*** Opening of DATASET EXTRACT ***
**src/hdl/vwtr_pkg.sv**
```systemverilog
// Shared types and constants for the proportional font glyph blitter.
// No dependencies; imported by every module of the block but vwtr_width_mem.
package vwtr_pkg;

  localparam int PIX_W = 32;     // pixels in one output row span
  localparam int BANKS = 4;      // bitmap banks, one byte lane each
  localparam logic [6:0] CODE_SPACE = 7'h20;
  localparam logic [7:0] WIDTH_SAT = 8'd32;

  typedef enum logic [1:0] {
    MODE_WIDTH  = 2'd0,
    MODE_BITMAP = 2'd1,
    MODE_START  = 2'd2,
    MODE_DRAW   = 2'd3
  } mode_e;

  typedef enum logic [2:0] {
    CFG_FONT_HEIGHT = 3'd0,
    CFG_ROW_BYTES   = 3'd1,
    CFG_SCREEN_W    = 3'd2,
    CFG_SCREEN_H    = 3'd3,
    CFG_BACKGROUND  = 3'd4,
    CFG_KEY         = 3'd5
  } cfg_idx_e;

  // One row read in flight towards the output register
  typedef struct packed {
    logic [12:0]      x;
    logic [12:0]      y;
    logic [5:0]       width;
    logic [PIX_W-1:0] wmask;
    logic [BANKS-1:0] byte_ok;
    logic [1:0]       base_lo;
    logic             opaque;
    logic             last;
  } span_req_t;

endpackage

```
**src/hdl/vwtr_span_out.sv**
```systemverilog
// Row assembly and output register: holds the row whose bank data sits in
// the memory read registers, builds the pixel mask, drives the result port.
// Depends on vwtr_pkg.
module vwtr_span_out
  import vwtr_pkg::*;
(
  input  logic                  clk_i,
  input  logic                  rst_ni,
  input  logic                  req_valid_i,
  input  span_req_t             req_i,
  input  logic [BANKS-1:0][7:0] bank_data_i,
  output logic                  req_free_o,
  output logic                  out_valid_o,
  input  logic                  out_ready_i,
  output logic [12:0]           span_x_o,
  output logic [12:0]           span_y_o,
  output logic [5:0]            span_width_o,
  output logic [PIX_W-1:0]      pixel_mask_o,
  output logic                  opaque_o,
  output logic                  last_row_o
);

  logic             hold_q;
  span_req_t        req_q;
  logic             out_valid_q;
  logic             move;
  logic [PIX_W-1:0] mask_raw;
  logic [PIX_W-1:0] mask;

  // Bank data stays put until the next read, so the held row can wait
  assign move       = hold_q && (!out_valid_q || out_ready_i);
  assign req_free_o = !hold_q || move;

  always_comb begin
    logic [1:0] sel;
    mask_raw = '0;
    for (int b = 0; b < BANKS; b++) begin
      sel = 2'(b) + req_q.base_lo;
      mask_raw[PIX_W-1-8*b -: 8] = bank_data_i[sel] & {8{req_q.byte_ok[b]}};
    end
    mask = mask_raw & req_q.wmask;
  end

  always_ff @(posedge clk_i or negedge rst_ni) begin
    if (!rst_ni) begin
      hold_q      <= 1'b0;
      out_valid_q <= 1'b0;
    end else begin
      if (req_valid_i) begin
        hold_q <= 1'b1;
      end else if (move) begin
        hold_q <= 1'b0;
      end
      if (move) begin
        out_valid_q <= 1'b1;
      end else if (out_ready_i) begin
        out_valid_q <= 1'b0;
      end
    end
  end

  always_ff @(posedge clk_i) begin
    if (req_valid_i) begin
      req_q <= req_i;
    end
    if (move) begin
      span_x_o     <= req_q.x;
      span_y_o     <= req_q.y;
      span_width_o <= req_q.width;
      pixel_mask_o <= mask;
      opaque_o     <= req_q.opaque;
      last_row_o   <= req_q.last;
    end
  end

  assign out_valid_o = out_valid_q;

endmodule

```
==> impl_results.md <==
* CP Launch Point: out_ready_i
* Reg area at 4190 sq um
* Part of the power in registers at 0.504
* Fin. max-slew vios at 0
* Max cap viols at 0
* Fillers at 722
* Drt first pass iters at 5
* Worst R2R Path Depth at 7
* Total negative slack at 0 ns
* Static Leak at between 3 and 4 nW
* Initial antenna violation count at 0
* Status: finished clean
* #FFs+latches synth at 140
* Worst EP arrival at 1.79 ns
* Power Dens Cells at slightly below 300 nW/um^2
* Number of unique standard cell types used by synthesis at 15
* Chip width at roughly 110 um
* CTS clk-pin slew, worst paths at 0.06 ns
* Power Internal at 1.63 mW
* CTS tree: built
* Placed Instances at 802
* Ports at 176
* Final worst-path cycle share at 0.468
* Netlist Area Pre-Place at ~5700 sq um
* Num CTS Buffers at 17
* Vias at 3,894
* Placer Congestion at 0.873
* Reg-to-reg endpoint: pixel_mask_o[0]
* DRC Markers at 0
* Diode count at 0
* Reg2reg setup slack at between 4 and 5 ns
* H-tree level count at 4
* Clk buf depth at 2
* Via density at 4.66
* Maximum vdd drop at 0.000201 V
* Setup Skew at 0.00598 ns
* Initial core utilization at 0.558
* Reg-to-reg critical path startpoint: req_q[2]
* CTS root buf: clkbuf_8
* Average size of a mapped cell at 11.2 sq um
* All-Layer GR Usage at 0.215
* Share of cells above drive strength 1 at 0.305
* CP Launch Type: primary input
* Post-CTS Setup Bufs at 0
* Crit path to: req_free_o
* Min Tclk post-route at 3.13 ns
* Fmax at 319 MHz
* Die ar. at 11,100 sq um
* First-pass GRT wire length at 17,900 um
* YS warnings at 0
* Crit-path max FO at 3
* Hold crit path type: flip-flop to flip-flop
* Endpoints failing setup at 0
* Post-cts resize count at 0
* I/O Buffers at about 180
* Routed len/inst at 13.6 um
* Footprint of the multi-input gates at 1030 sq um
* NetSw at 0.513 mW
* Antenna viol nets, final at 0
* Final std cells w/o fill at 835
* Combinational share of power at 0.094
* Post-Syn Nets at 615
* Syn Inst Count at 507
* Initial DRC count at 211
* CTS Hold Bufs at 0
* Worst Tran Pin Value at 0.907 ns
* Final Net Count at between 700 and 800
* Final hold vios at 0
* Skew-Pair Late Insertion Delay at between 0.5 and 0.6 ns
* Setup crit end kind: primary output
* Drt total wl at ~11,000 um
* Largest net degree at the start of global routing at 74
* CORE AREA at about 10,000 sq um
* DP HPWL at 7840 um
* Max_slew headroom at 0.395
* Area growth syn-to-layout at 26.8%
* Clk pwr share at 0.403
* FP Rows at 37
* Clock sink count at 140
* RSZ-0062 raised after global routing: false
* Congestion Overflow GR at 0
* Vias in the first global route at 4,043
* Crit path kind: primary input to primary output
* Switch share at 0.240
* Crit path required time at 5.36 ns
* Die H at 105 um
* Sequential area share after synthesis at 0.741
*** Close of DATASET EXTRACT ***
# EXERCISE DESCRIPTION
Using the listing above, report each line that mentions the word "tree".

# RESPONSE BOX
* CTS tree: built
* H-tree level count at 4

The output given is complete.